The Cultural Revolution: From Risk Aversion to Risk Taking
French attitudes toward entrepreneurship have undergone profound transformation. Historically, the grandes écoles directed their best graduates toward large corporations or government service. Starting a company was seen as a fallback for those who couldn't secure prestigious positions. Failure carried lasting stigma. This cultural framework, rational in an economy dominated by large stable employers, became a handicap in the digital age.
The shift began with successful role models. When Free's Xavier Niel became a billionaire disrupting telecommunications, when Jacques-Antoine Granjon built Vente-Privée into a European e-commerce leader, when Marc Simoncini sold Meetic for €485 million, entrepreneurship suddenly looked attractive. These weren't Silicon Valley-style wunderkind but experienced professionals who built substantial businesses. Their success stories resonated with French sensibilities.

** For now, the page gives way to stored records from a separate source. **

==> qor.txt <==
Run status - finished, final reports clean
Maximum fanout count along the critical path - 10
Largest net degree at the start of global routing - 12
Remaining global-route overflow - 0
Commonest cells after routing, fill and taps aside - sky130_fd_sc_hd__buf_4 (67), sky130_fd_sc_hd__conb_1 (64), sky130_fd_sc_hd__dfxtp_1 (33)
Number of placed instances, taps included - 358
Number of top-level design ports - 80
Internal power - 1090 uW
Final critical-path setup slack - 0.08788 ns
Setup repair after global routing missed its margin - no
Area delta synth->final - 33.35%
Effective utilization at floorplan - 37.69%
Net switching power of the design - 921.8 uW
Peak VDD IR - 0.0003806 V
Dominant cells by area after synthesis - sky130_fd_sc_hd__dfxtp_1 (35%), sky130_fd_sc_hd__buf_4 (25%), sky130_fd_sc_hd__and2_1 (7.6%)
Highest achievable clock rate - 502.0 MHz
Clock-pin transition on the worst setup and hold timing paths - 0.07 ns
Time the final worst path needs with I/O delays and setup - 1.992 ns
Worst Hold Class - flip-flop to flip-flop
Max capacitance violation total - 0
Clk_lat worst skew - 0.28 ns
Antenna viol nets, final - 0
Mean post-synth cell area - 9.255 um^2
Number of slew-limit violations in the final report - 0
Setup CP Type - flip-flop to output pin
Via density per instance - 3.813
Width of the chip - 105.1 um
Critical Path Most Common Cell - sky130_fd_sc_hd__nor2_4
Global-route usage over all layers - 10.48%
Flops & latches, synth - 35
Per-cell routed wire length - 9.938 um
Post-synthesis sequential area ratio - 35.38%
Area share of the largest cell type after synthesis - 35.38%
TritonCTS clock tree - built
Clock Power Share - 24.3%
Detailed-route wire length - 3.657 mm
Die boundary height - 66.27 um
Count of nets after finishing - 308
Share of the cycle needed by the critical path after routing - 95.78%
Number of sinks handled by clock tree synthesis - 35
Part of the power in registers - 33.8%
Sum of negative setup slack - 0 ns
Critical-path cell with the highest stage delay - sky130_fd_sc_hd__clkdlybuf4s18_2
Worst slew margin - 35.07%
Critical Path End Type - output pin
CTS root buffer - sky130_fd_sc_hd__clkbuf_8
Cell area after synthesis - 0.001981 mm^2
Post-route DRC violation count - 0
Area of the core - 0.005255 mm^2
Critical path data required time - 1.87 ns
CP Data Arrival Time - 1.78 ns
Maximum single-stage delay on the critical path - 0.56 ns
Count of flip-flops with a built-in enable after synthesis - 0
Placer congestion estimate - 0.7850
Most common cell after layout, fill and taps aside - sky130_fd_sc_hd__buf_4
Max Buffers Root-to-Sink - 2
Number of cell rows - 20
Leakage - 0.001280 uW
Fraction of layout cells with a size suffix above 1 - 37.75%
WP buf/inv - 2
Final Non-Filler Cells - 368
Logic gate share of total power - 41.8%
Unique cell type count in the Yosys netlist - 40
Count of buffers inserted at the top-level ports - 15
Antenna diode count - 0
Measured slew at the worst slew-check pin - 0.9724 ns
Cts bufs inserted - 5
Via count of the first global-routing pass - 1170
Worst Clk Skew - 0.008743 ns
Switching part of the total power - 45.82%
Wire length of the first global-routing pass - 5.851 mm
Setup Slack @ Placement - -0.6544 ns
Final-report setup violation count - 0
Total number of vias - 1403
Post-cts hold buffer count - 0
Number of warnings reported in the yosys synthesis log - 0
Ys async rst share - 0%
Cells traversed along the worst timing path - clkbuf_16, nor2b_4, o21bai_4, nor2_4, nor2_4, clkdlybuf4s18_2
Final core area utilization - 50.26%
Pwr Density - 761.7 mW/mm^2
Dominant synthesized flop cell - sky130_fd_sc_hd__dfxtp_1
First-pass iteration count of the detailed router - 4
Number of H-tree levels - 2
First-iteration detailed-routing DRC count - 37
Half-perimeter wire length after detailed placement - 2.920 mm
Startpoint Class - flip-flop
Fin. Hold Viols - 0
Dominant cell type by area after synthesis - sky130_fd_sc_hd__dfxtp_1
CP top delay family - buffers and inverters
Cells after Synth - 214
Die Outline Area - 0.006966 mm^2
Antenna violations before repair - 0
**config.mk**
```make
export PLATFORM = sky130hd
export DESIGN_NAME = ddr5_bank_timer
export DESIGN_NICKNAME = d
export VERILOG_FILES = /design/src/rtl/ddr5_bank_timer.sv
export SDC_FILE = /design/constraint.sdc
export NUM_CORES = 1
export LEC_CHECK = 0
export ABC_AREA = 1
export BUFFER_PORTS_ARGS = -buffer_cell sky130_fd_sc_hd__buf_2
export CAP_MARGIN = 30
export CELL_PAD_IN_SITES_DETAIL_PLACEMENT = 0
export CELL_PAD_IN_SITES_GLOBAL_PLACEMENT = 1
export CORE_MARGIN = 1.5
export CORE_UTILIZATION = 30
export DETAILED_ROUTE_END_ITERATION = 10
export HOLD_SLACK_MARGIN = 0.05
export PLACE_DENSITY_LB_ADDON = 0.1
export SLEW_MARGIN = 40
export SYNTH_ARGS = -nofsm -noshare
export SYNTH_HDL_FRONTEND = slang
export SYNTH_SLANG_ARGS = --single-unit
```
**constraint.sdc**
```tcl
create_clock -name clk -period 3.64 [get_ports clk]
set_clock_uncertainty 0.1 [all_clocks]
set_input_delay 0.728 -clock clk [delete_from_list [all_inputs] [get_ports clk]]
set_output_delay 0.728 -clock clk [all_outputs]
set_load 0.05 [all_outputs]
```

Educational institutions catalyzed change. HEC Paris launched its entrepreneurship center in 2007. Polytechnique created startup incubators. Even ENA, training ground for the political elite, added entrepreneurship programs. When elite institutions validated entrepreneurship, cultural acceptance followed. Parents who once pushed children toward stable careers began supporting entrepreneurial ambitions.
The government's embrace of entrepreneurship under successive administrations signaled lasting change. The auto-entrepreneur status, introduced in 2009, made starting a business almost trivially easy. While many auto-entrepreneurs were freelancers rather than startup founders, the program normalized entrepreneurship. Being an entrepreneur became a legitimate career choice, not a desperate gamble.